Lastly, I realize this sounds like a cop-out, but I should say upfront that I don't think I'll actually have much time to continue dialoguing beyond this post either. Once again, apologies in advance!
All that said:
- I'd like to raise only one specifically non-medical point if that's okay. My understanding is the medical advantages and/or disadvantages of circumcision are ultimately irrelevant for Orthodox Jews. For them the covenant of circumcision (brit milah) is a religious commandment and duty similar to eating kosher foods or wearing tzitzit on their tallit. So they'd seek to obey it regardless of its medical advantages and/or disadvantages. But more knowledgeable and intelligent minds can speak to this far better than I can.
- As far as I'm concerned, my contention has been and still is that the medical evidence against circumcision is inconclusive. I see both advantages and disadvantages in circumcision, but I don't see the disadvantages decisively favoring an anti-circumcision stance. Of course, I have no problem if I'm proven wrong. After all I'm happy to accept the best medical science on the issue. But this is my position at the present time.
- Since the debate over circumcision is based in large part on the medical literature, it's important to understand how to properly evaluate the medical literature. Ideally those of us citing the medical literature to support this or that point would all understand how to vet the medical literature prior to citing it, and therefore be able to focus on citing relevant literature and not cite studies which aren't actually relevant or which are flawed in some way. But unfortunately I can't see how one can achieve this ideal without at least some knowledge of and experience in research. It'd be quite unfair to expect someone who has never done research to waltz onto PubMed or to pick up a medical journal and immediately be able to distinguish between the merits and demerits of study x over and against the merits and demerits of study y. Especially when, for example, many if not most scientists spend much of their time and indeed careers honing these skills.
- Still, maybe it's at least possible to begin to learn how to think in categories which would better help one appreciate how to accurately assess medical research papers. That'll be my little goal now. Although I'd never think to call myself a researcher, I do have some knowledge about how it works, so I'll try to be a helpful guide in pointing people in the right direction. I'm certain many others could do a far better job.

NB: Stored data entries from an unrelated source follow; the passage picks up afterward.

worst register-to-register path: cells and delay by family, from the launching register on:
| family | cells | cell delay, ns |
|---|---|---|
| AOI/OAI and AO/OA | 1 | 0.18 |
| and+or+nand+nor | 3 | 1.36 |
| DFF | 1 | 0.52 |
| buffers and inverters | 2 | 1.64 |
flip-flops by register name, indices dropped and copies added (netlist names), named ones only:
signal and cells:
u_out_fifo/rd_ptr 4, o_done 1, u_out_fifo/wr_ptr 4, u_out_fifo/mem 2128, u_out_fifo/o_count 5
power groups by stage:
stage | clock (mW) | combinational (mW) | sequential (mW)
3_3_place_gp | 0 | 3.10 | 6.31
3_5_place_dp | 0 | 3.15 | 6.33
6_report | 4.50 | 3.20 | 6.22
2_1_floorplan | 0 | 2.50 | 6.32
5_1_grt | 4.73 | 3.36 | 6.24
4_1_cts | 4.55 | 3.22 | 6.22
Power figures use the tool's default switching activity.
--- config.mk ---
export PLATFORM = sky130hd
export DESIGN_NAME = stream_ingress
export DESIGN_NICKNAME = d
export VERILOG_FILES = /design/src/source/poly_pkg.sv /design/src/source/stream_ingress.sv /design/src/source/beat_fifo.sv
export SDC_FILE = /design/constraint.sdc
export NUM_CORES = 1
export LEC_CHECK = 0
export ABC_AREA = 1
export BUFFER_PORTS_ARGS = -buffer_cell sky130_fd_sc_hd__buf_2
export CAP_MARGIN = 20
export CORE_MARGIN = 1
export CORE_UTILIZATION = 29
export DETAILED_ROUTE_END_ITERATION = 10
export HOLD_SLACK_MARGIN = 0.12
export MAX_ROUTING_LAYER = met4
export PLACE_DENSITY_LB_ADDON = 0.3
export SLEW_MARGIN = 20
export SYNTH_ARGS = -nofsm -noshare
export SYNTH_HDL_FRONTEND = slang
export SYNTH_HIERARCHICAL = 1
export SYNTH_SLANG_ARGS = --single-unit
--- constraint.sdc ---
create_clock -name clk -period 12.1 [get_ports clk]
set_clock_uncertainty 0.1 [all_clocks]
set_input_delay 2.42 -clock clk [delete_from_list [all_inputs] [get_ports clk]]
set_output_delay 2.42 -clock clk [all_outputs]
set_load 0.005 [all_outputs]
## config.mk

```make
export PLATFORM = sky130hd
export DESIGN_NAME = hps_input
export DESIGN_NICKNAME = d
export VERILOG_FILES = /design/src/hw/hps_input_pkg.sv /design/src/hw/user_io.sv /design/src/hw/mouse_tracker.sv /design/src/hw/key_queue.sv /design/src/hw/hps_input.sv
export SDC_FILE = /design/constraint.sdc
export NUM_CORES = 1
export LEC_CHECK = 0
export ABC_AREA = 1
export BUFFER_PORTS_ARGS = -buffer_cell sky130_fd_sc_hd__clkbuf_2
export CAP_MARGIN = 10
export CORE_MARGIN = 4
export CORE_UTILIZATION = 38
export CTS_BUF_LIST = sky130_fd_sc_hd__clkbuf_8
export DETAILED_ROUTE_END_ITERATION = 8
export SLEW_MARGIN = 25
export SYNTH_ARGS = -nofsm -noshare
export SYNTH_HDL_FRONTEND = slang
export SYNTH_HIERARCHICAL = 1
export SYNTH_SLANG_ARGS = --single-unit
```

## constraint.sdc

```tcl
create_clock -name clk -period 3.2 [get_ports clk]
set_clock_uncertainty 0.05 [all_clocks]
set_input_delay 0.96 -clock clk [delete_from_list [all_inputs] [get_ports clk]]
set_output_delay 0.96 -clock clk [all_outputs]
set_load 0.05 [all_outputs]
```
<file path="src/mem_cfg_pkg.sv">
`default_nettype none

package mem_cfg_pkg;

   // Word width is fixed; byte merge and strobes assume four bytes
   localparam int DATA_W = 32;
   localparam int STRB_W = DATA_W / 8;    // One strobe per byte

   // Hit and miss counters wrap at the top
   localparam int CNT_W = 16;

   // Front-end word address, MSB selects the control space
   localparam int DEF_ADDR_W = 12;

   // Cache index width, 16 lines
   localparam int DEF_LINE_OFF_W = 4;

endpackage

`default_nettype wire

</file>
<file path="src/mem_types_pkg.sv">
`default_nettype none

package mem_types_pkg;

   // Data cache FSM
   typedef enum logic [1:0] {
      ST_IDLE  = 2'd0,    // Waiting for a request
      ST_RESP  = 2'd1,    // Read hit answer
      ST_MISS  = 2'd2,    // Fetching one word
      ST_WRITE = 2'd3     // Write-through in flight
   } cache_state_e;

   // AXI4-Lite master FSM
   typedef enum logic [1:0] {
      AX_IDLE  = 2'd0,
      AX_READ  = 2'd1,    // AR issued, waiting on R
      AX_WRITE = 2'd2,    // AW/W issued, waiting on B
      AX_DONE  = 2'd3     // Answer back to the cache
   } axi_state_e;

   // Control-space word offsets
   typedef enum logic [1:0] {
      CTRL_INVALIDATE = 2'd0,    // Write only
      CTRL_HITS       = 2'd1,    // Read hit counter
      CTRL_MISSES     = 2'd2     // Read miss counter
   } ctrl_reg_e;

endpackage

`default_nettype wire

</file>
<file path="src/cache_bus_if.sv">
`timescale 1ns/10ps
`default_nettype none

// Native word bus, request held until a one-cycle ready
interface cache_bus_if #(
   parameter int AW = mem_cfg_pkg::DEF_ADDR_W - 1
);

   logic                              valid;
   logic [AW-1:0]                     addr;     // Word address
   logic [mem_cfg_pkg::DATA_W-1:0]    wdata;
   logic [mem_cfg_pkg::STRB_W-1:0]    wstrb;    // Zero means read
   logic [mem_cfg_pkg::DATA_W-1:0]    rdata;    // Valid with ready
   logic                              ready;

   modport requester (
      output valid,
      output addr,
      output wdata,
      output wstrb,
      input  rdata,
      input  ready
   );

   modport responder (
      input  valid,
      input  addr,
      input  wdata,
      input  wstrb,
      output rdata,
      output ready
   );

endinterface

`default_nettype wire

</file>
<file path="src/cache_ctrl_regs.sv">
`timescale 1ns/10ps
`default_nettype none

module cache_ctrl_regs #(
   parameter int ADDR_W = mem_cfg_pkg::DEF_ADDR_W
) (
   input  logic                              clk,
   input  logic                              rst,
   input  logic                              valid,
   input  logic [ADDR_W-1:0]                 addr,
   input  logic [mem_cfg_pkg::DATA_W-1:0]    wdata,
   input  logic [mem_cfg_pkg::STRB_W-1:0]    wstrb,
   output logic [mem_cfg_pkg::DATA_W-1:0]    rdata,
   output logic                              ready,
   cache_bus_if.requester                    cpu,
   input  logic                              rd_hit,
   input  logic                              rd_miss,
   output logic                              inv
);

   localparam int OFF_W = ADDR_W - 1;

   logic                              sel;          // Control space
   logic                              is_wr;
   logic [OFF_W-1:0]                  off;
   logic                              ctrl_req;
   logic                              ctrl_ready;
   logic [mem_cfg_pkg::DATA_W-1:0]    ctrl_rdata;
   logic [mem_cfg_pkg::CNT_W-1:0]     hit_cnt;
   logic [mem_cfg_pkg::CNT_W-1:0]     miss_cnt;

   assign sel   = addr[ADDR_W-1];
   assign off   = addr[OFF_W-1:0];
   assign is_wr = |wstrb;
   assign ctrl_req = valid & sel & ~ctrl_ready;    // New control access only

   // Cache space goes straight through, blocked while inv pulses
   assign cpu.valid = valid & ~sel & ~inv;
   assign cpu.addr  = off;
   assign cpu.wdata = wdata;
   assign cpu.wstrb = wstrb;

   assign ready = sel ? ctrl_ready : cpu.ready;
   assign rdata = sel ? ctrl_rdata : cpu.rdata;

   always_ff @(posedge clk or posedge rst) begin
      if (rst) begin
         ctrl_ready <= 1'b0;
         inv        <= 1'b0;
         hit_cnt    <= '0;
         miss_cnt   <= '0;
      end else begin
         ctrl_ready <= ctrl_req;    // One-cycle answer
         // Only one request in flight, so the cache is idle by now
         inv <= ctrl_ready & is_wr &
                (off == OFF_W'(mem_types_pkg::CTRL_INVALIDATE));
         hit_cnt  <= hit_cnt + mem_cfg_pkg::CNT_W'(rd_hit);      // Wraps
         miss_cnt <= miss_cnt + mem_cfg_pkg::CNT_W'(rd_miss);
      end
   end

   // Register read mux
   always_ff @(posedge clk) begin
      if (ctrl_req) begin
         if (is_wr)
            ctrl_rdata <= '0;
         else if (off == OFF_W'(mem_types_pkg::CTRL_HITS))
            ctrl_rdata <= mem_cfg_pkg::DATA_W'(hit_cnt);
         else if (off == OFF_W'(mem_types_pkg::CTRL_MISSES))
            ctrl_rdata <= mem_cfg_pkg::DATA_W'(miss_cnt);
         else
            ctrl_rdata <= '0;    // Undefined offset
      end
   end

endmodule

`default_nettype wire

</file>
<file path="src/dcache_core.sv">
`timescale 1ns/10ps
`default_nettype none

module dcache_core #(
   parameter int ADDR_W     = mem_cfg_pkg::DEF_ADDR_W,
   parameter int LINE_OFF_W = mem_cfg_pkg::DEF_LINE_OFF_W
) (
   input  logic              clk,
   input  logic              rst,
   cache_bus_if.responder    cpu,
   cache_bus_if.requester    mem,
   input  logic              inv,
   output logic              rd_hit,
   output logic              rd_miss
);

   localparam int WA_W  = ADDR_W - 1;              // Cache-space word address
   localparam int TAG_W = WA_W - LINE_OFF_W;
   localparam int LINES = 1 << LINE_OFF_W;

   mem_types_pkg::cache_state_e       state;

   logic [LINES-1:0]                  line_vld;
   logic [TAG_W-1:0]                  tag_ram [LINES];
   logic [mem_cfg_pkg::DATA_W-1:0]    data_ram [LINES];

   logic [LINE_OFF_W-1:0]             idx;
   logic [TAG_W-1:0]                  tag;
   logic                              hit;
   logic                              is_wr;
   logic                              accept;
   logic                              fill;

   logic [mem_cfg_pkg::DATA_W-1:0]    rdata_q;     // Hit data
   logic                              mem_valid_q;
   logic [WA_W-1:0]                   mem_addr_q;
   logic [mem_cfg_pkg::DATA_W-1:0]    mem_wdata_q;
   logic [mem_cfg_pkg::STRB_W-1:0]    mem_wstrb_q;

   // Address split, held by the requester until ready
   assign idx = cpu.addr[LINE_OFF_W-1:0];
   assign tag = cpu.addr[WA_W-1:LINE_OFF_W];

   assign hit    = line_vld[idx] & (tag_ram[idx] == tag);
   assign is_wr  = |cpu.wstrb;
   assign accept = (state == mem_types_pkg::ST_IDLE) & ~inv & cpu.valid;
   assign fill   = (state == mem_types_pkg::ST_MISS) & mem.ready;

   // One pulse per read for the counters
   assign rd_hit  = accept & ~is_wr & hit;
   assign rd_miss = accept & ~is_wr & ~hit;

   // Miss and write answer in the same cycle as the back-end ready
   assign cpu.ready = (state == mem_types_pkg::ST_RESP) |
                      (((state == mem_types_pkg::ST_MISS) |
                        (state == mem_types_pkg::ST_WRITE)) & mem.ready);
   assign cpu.rdata = (state == mem_types_pkg::ST_MISS) ? mem.rdata : rdata_q;

   assign mem.valid = mem_valid_q;
   assign mem.addr  = mem_addr_q;
   assign mem.wdata = mem_wdata_q;
   assign mem.wstrb = mem_wstrb_q;

   always_ff @(posedge clk or posedge rst) begin
      if (rst) begin
         state       <= mem_types_pkg::ST_IDLE;
         line_vld    <= '0;
         mem_valid_q <= 1'b0;
      end else begin
         case (state)
            mem_types_pkg::ST_IDLE: begin
               if (inv) begin
                  line_vld <= '0;    // Flush all lines at once
               end else if (cpu.valid) begin
                  if (is_wr) begin
                     mem_valid_q <= 1'b1;    // Always write through
                     state       <= mem_types_pkg::ST_WRITE;
                  end else if (hit) begin
                     state <= mem_types_pkg::ST_RESP;
                  end else begin
                     mem_valid_q <= 1'b1;
                     state       <= mem_types_pkg::ST_MISS;
                  end
               end
            end
            mem_types_pkg::ST_RESP:
               state <= mem_types_pkg::ST_IDLE;
            mem_types_pkg::ST_MISS: begin
               if (mem.ready) begin
                  mem_valid_q   <= 1'b0;
                  line_vld[idx] <= 1'b1;
                  state         <= mem_types_pkg::ST_IDLE;
               end
            end
            mem_types_pkg::ST_WRITE: begin
               if (mem.ready) begin
                  mem_valid_q <= 1'b0;
                  state       <= mem_types_pkg::ST_IDLE;
               end
            end
            default: state <= mem_types_pkg::ST_IDLE;
         endcase
      end
   end

   // Arrays and back-end payload
   always_ff @(posedge clk) begin
      if (accept) begin
         mem_addr_q  <= cpu.addr;
         mem_wdata_q <= cpu.wdata;
         mem_wstrb_q <= cpu.wstrb;    // Zero for a read
         rdata_q     <= data_ram[idx];
         if (is_wr && hit) begin
            for (int b = 0; b < mem_cfg_pkg::STRB_W; b++) begin
               if (cpu.wstrb[b])
                  data_ram[idx][8*b +: 8] <= cpu.wdata[8*b +: 8];    // Byte merge
            end
         end
      end
      if (fill) begin
         data_ram[idx] <= mem.rdata;
         tag_ram[idx]  <= tag;
      end
   end

endmodule

`default_nettype wire

</file>
<file path="src/axi_lite_master.sv">
`timescale 1ns/10ps
`default_nettype none

module axi_lite_master #(
   parameter int ADDR_W = mem_cfg_pkg::DEF_ADDR_W
) (
   input  logic                              clk,
   input  logic                              rst,
   cache_bus_if.responder                    mem,
   output logic [ADDR_W:0]                   axi_awaddr,
   output logic                              axi_awvalid,
   input  logic                              axi_awready,
   output logic [mem_cfg_pkg::DATA_W-1:0]    axi_wdata,
   output logic [mem_cfg_pkg::STRB_W-1:0]    axi_wstrb,
   output logic                              axi_wvalid,
   input  logic                              axi_wready,
   input  logic [1:0]                        axi_bresp,    // Ignored
   input  logic                              axi_bvalid,
   output logic                              axi_bready,
   output logic [ADDR_W:0]                   axi_araddr,
   output logic                              axi_arvalid,
   input  logic                              axi_arready,
   input  logic [mem_cfg_pkg::DATA_W-1:0]    axi_rdata,
   input  logic [1:0]                        axi_rresp,    // Ignored
   input  logic                              axi_rvalid,
   output logic                              axi_rready
);

   mem_types_pkg::axi_state_e         state;
   logic [mem_cfg_pkg::DATA_W-1:0]    rdata_q;

   // Word to byte address; payload is held by the cache
   assign axi_awaddr = {mem.addr, 2'b00};
   assign axi_araddr = {mem.addr, 2'b00};
   assign axi_wdata  = mem.wdata;
   assign axi_wstrb  = mem.wstrb;

   // Always ready for the response while waiting
   assign axi_rready = (state == mem_types_pkg::AX_READ);
   assign axi_bready = (state == mem_types_pkg::AX_WRITE);

   assign mem.ready = (state == mem_types_pkg::AX_DONE);
   assign mem.rdata = rdata_q;

   always_ff @(posedge clk or posedge rst) begin
      if (rst) begin
         state       <= mem_types_pkg::AX_IDLE;
         axi_awvalid <= 1'b0;
         axi_wvalid  <= 1'b0;
         axi_arvalid <= 1'b0;
      end else begin
         // Each channel drops on its own handshake
         if (axi_awready)
            axi_awvalid <= 1'b0;
         if (axi_wready)
            axi_wvalid <= 1'b0;
         if (axi_arready)
            axi_arvalid <= 1'b0;
         case (state)
            mem_types_pkg::AX_IDLE: begin
               if (mem.valid) begin
                  if (|mem.wstrb) begin
                     axi_awvalid <= 1'b1;
                     axi_wvalid  <= 1'b1;
                     state       <= mem_types_pkg::AX_WRITE;
                  end else begin
                     axi_arvalid <= 1'b1;
                     state       <= mem_types_pkg::AX_READ;
                  end
               end
            end
            mem_types_pkg::AX_READ:
               if (axi_rvalid) state <= mem_types_pkg::AX_DONE;
            mem_types_pkg::AX_WRITE:
               if (axi_bvalid) state <= mem_types_pkg::AX_DONE;
            default:
               state <= mem_types_pkg::AX_IDLE;    // AX_DONE, ready pulse done
         endcase
      end
   end

   // Read data capture on the R handshake
   always_ff @(posedge clk) begin
      if (axi_rready && axi_rvalid)
         rdata_q <= axi_rdata;
   end

endmodule

`default_nettype wire

</file>
<file path="src/ext_mem.sv">
`timescale 1ns/10ps
`default_nettype none

module ext_mem #(
   parameter int ADDR_W     = mem_cfg_pkg::DEF_ADDR_W,
   parameter int LINE_OFF_W = mem_cfg_pkg::DEF_LINE_OFF_W
) (
   input  logic                              clk,
   input  logic                              rst,
   // Processor side
   input  logic                              valid,
   input  logic [ADDR_W-1:0]                 addr,    // MSB selects control space
   input  logic [mem_cfg_pkg::DATA_W-1:0]    wdata,
   input  logic [mem_cfg_pkg::STRB_W-1:0]    wstrb,
   output logic [mem_cfg_pkg::DATA_W-1:0]    rdata,
   output logic                              ready,
   // AXI4-Lite to external memory
   output logic [ADDR_W:0]                   axi_awaddr,
   output logic                              axi_awvalid,
   input  logic                              axi_awready,
   output logic [mem_cfg_pkg::DATA_W-1:0]    axi_wdata,
   output logic [mem_cfg_pkg::STRB_W-1:0]    axi_wstrb,
   output logic                              axi_wvalid,
   input  logic                              axi_wready,
   input  logic [1:0]                        axi_bresp,
   input  logic                              axi_bvalid,
   output logic                              axi_bready,
   output logic [ADDR_W:0]                   axi_araddr,
   output logic                              axi_arvalid,
   input  logic                              axi_arready,
   input  logic [mem_cfg_pkg::DATA_W-1:0]    axi_rdata,
   input  logic [1:0]                        axi_rresp,
   input  logic                              axi_rvalid,
   output logic                              axi_rready
);

   logic rd_hit;
   logic rd_miss;
   logic inv;

   // Both buses carry the cache-space word address
   cache_bus_if #(.AW(ADDR_W - 1)) cpu_bus ();
   cache_bus_if #(.AW(ADDR_W - 1)) mem_bus ();

   cache_ctrl_regs #(
      .ADDR_W (ADDR_W)
   ) u_ctrl (
      .clk     (clk),
      .rst     (rst),
      .valid   (valid),
      .addr    (addr),
      .wdata   (wdata),
      .wstrb   (wstrb),
      .rdata   (rdata),
      .ready   (ready),
      .cpu     (cpu_bus.requester),
      .rd_hit  (rd_hit),
      .rd_miss (rd_miss),
      .inv     (inv)
   );

   dcache_core #(
      .ADDR_W     (ADDR_W),
      .LINE_OFF_W (LINE_OFF_W)
   ) u_dcache (
      .clk     (clk),
      .rst     (rst),
      .cpu     (cpu_bus.responder),
      .mem     (mem_bus.requester),
      .inv     (inv),
      .rd_hit  (rd_hit),
      .rd_miss (rd_miss)
   );

   axi_lite_master #(
      .ADDR_W (ADDR_W)
   ) u_axi (
      .clk         (clk),
      .rst         (rst),
      .mem         (mem_bus.responder),
      .axi_awaddr  (axi_awaddr),
      .axi_awvalid (axi_awvalid),
      .axi_awready (axi_awready),
      .axi_wdata   (axi_wdata),
      .axi_wstrb   (axi_wstrb),
      .axi_wvalid  (axi_wvalid),
      .axi_wready  (axi_wready),
      .axi_bresp   (axi_bresp),
      .axi_bvalid  (axi_bvalid),
      .axi_bready  (axi_bready),
      .axi_araddr  (axi_araddr),
      .axi_arvalid (axi_arvalid),
      .axi_arready (axi_arready),
      .axi_rdata   (axi_rdata),
      .axi_rresp   (axi_rresp),
      .axi_rvalid  (axi_rvalid),
      .axi_rready  (axi_rready)
   );

endmodule

`default_nettype wire

</file>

But since they're probably occupied with more important matters, I'm afraid people will have to make do with the likes of me. Consider this a (very) poor man's guide to evidence-based medicine (EBM)!
If people would like further and better information, I can say I've relied in part on a few articles collectively called "How to read a paper" from the BMJ. I haven't read them all, but what I've read seems to indicate this collection is a decent place to begin.
Of course, those familiar with EBM are more than welcome to weigh in, clarify, correct, expand, and so forth if they please. Also, I don't plan to mention statistics, not even basic statistics, except in passing (e.g. standard deviation, normal distribution, null hypothesis, confidence intervals, p values, false positives/negatives, odds ratios, t-tests, chi-squared tests), since I think that'd be too complicated for the purposes of this post, but statisticians are more than welcome to comment too.
- Without further ado:
a. The first step in answering a question to which we don't know the answer is to make sure to ask the right question!
In medicine, one can attempt to formulate an answerable question by breaking the question down into four components: person or population; intervention; comparison or control; and outcome. The person or population component asks who are the relevant people. The intervention component asks what is the drug or procedure or test that one is seeking to perform. The comparison or control component asks what is the alternative to the intervention that one is considering. And the outcome component asks what one hopes to accomplish for the person or population.
Let's take the example of circumcision. The person or population involved would be male infants or better yet male infants in a particular group. The intervention would be circumcising these male infants. The comparison would be not circumcising these male infants. And the outcome would be to lower the risk or prevent a particular disease such as penile cancer or HIV/AIDS or syphilis.
A question one could ask based on the above would be: Among male infants in sub-Saharan Africa, does circumcision help lower the risk of HIV infection in comparison to non-circumcision? Maybe we could be more specific and include, say, common types of circumcision procedures such as the Plastibell device, Gomco clamp, or Mogen clamp. But I don't wish to make this too detailed at the moment. Again I just want to get the gist of it across.
b. With this in mind, let's move onto study design. Study design is vital because a poorly designed study could give poor or misleading results.
There are various ways one can design a study in order to address a medical research question. For starters we can distinguish between two types of study designs - primary and secondary. A primary study is a study which attempts to research a specific issue. It's what most published medical research is all about. Primary studies are also known as empirical studies. A secondary study, however, is a study which attempts to summarize and make inferences and perhaps ask further questions about the primary study or studies they are reviewing.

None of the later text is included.